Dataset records
-------------------------

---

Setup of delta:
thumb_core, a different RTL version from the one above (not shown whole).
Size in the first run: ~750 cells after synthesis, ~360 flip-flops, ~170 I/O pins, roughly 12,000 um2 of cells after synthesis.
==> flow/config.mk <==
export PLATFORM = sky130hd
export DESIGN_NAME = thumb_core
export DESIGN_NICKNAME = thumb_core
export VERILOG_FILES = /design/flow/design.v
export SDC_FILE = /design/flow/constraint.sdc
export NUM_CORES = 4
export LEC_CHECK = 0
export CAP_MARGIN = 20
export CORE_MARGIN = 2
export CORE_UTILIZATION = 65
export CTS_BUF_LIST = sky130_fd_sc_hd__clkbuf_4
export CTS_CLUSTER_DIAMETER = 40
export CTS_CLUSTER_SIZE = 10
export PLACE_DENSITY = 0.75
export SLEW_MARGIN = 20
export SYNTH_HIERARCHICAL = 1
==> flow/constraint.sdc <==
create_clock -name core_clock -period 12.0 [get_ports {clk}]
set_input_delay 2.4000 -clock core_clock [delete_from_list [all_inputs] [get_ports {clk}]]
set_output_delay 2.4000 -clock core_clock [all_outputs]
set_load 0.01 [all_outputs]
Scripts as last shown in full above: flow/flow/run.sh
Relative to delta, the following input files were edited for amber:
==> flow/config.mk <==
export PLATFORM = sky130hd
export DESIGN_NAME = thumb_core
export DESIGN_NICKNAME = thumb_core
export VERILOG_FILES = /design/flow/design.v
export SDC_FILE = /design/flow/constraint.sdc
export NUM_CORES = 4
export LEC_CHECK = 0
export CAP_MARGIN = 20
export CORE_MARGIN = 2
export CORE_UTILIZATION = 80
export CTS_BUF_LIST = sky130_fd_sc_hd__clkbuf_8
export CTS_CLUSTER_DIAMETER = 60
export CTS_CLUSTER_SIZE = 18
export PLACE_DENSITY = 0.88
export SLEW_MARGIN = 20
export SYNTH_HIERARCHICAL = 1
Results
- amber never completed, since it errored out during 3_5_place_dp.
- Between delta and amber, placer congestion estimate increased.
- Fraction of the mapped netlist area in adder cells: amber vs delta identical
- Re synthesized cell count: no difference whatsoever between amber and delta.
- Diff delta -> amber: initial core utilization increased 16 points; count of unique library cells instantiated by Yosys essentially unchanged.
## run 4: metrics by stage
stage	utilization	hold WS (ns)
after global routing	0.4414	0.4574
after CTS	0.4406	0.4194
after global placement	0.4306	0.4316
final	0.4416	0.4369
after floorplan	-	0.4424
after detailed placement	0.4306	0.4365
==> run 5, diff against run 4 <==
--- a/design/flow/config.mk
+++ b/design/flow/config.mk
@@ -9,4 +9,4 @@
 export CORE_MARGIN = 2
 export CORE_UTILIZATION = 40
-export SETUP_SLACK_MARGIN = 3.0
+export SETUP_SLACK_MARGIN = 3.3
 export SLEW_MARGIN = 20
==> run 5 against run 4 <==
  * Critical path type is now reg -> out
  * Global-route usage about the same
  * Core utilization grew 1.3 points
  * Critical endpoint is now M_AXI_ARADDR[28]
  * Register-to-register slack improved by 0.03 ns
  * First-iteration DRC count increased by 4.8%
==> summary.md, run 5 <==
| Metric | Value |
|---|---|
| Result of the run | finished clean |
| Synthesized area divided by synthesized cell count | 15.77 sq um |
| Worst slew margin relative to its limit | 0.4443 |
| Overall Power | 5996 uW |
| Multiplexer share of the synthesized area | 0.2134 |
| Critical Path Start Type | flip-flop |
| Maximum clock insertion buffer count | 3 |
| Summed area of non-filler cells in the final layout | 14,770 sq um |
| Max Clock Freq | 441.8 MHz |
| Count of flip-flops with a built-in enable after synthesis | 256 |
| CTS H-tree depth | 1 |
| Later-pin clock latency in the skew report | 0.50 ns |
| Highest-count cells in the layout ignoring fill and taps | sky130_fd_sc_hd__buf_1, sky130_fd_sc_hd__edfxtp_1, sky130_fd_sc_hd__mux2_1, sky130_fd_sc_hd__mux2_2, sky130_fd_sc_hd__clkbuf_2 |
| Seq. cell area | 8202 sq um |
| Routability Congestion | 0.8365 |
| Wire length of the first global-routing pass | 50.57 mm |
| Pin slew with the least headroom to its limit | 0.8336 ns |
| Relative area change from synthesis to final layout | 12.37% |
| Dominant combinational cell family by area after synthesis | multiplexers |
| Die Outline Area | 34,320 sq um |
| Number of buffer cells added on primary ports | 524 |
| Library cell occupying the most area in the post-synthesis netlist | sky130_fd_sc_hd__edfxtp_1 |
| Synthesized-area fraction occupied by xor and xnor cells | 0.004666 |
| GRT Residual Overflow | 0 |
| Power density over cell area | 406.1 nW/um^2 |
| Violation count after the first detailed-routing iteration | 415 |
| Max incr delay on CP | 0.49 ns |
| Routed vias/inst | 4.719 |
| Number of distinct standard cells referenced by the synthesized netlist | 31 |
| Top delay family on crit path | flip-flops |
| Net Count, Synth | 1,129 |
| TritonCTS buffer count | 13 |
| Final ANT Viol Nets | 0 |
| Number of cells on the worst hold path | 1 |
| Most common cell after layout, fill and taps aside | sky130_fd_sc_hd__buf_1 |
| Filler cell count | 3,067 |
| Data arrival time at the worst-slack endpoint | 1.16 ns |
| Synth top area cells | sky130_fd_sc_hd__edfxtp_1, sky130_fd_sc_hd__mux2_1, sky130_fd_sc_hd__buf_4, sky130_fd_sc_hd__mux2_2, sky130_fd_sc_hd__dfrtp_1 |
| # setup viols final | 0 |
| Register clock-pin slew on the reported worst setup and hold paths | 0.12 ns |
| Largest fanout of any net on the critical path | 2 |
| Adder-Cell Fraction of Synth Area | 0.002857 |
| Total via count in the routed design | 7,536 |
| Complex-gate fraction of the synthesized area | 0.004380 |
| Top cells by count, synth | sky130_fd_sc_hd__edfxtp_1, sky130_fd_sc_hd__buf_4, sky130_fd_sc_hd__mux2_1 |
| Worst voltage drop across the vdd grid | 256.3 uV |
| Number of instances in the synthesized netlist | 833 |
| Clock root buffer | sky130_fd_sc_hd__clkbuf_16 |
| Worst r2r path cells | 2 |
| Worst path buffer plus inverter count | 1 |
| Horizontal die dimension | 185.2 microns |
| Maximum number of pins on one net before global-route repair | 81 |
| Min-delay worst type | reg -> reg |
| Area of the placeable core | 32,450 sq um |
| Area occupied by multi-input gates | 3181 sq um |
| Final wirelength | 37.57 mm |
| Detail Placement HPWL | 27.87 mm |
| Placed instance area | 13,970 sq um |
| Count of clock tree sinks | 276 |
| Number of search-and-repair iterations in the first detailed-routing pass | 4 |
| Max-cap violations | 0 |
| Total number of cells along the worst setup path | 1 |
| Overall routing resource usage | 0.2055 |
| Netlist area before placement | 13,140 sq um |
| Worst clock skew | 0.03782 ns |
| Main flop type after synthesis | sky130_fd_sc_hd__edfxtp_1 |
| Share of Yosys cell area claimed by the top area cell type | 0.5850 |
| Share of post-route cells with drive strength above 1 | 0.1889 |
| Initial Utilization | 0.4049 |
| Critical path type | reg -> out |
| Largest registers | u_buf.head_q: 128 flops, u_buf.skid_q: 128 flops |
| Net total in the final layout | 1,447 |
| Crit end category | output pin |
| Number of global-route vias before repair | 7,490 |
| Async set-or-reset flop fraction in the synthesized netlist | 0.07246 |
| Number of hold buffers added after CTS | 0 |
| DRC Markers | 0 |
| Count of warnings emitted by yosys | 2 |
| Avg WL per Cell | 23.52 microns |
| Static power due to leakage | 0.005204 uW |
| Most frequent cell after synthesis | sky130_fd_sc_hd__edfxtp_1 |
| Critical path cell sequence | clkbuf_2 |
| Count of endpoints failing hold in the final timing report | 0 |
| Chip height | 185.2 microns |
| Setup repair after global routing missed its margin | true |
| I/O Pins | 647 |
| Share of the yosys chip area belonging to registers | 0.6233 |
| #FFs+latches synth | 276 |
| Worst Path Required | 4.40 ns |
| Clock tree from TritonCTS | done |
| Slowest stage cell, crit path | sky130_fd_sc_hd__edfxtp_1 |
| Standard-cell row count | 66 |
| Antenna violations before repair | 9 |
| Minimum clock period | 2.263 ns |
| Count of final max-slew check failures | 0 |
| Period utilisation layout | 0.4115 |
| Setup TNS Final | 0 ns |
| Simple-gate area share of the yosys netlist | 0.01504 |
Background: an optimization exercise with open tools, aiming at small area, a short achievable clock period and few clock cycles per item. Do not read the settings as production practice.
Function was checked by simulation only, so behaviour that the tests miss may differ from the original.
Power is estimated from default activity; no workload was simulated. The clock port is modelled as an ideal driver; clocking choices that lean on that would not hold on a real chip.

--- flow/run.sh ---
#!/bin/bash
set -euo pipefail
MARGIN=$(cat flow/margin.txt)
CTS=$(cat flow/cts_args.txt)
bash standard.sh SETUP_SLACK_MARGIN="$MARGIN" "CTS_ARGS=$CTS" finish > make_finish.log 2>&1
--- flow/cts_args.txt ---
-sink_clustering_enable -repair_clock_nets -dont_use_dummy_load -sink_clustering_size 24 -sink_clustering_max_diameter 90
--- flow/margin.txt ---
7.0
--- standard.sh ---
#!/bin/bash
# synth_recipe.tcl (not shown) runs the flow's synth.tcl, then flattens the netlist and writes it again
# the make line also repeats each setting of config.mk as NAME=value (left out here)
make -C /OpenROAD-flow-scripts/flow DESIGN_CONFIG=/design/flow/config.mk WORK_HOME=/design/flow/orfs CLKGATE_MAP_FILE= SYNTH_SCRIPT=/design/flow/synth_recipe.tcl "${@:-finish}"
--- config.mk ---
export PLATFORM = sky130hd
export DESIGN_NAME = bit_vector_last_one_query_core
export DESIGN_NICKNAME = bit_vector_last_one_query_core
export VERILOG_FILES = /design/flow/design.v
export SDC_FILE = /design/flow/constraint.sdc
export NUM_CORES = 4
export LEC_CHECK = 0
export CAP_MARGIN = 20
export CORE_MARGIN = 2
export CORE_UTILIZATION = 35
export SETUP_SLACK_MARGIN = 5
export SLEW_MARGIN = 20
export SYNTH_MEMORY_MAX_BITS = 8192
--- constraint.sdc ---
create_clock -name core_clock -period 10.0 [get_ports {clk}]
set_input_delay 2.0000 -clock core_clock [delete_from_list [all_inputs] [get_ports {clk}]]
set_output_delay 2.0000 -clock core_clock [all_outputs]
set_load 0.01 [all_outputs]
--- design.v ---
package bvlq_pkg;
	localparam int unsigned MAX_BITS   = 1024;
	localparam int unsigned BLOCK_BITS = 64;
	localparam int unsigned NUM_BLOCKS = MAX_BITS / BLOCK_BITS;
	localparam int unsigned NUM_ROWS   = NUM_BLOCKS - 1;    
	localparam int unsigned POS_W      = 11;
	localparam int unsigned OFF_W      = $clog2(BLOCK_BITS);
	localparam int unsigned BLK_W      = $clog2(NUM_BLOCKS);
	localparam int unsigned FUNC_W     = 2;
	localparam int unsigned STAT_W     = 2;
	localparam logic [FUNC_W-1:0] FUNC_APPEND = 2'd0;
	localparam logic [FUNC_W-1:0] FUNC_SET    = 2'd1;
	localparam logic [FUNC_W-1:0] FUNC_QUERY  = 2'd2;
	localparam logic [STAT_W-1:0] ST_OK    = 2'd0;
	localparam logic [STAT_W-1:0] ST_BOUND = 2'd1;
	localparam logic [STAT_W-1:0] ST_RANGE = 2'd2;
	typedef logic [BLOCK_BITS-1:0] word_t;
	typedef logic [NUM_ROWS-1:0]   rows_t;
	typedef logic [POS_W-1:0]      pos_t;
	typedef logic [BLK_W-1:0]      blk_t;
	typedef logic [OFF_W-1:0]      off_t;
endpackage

-------------------------

• The problem:
Exact duplication is required for the lines above, from the line that contains "layout | 0.4115 |" to the line that contains "Final | 0 ns |", inclusive; omit all others.

• Written solution:
| Period utilisation layout | 0.4115 |
| Setup TNS Final | 0 ns |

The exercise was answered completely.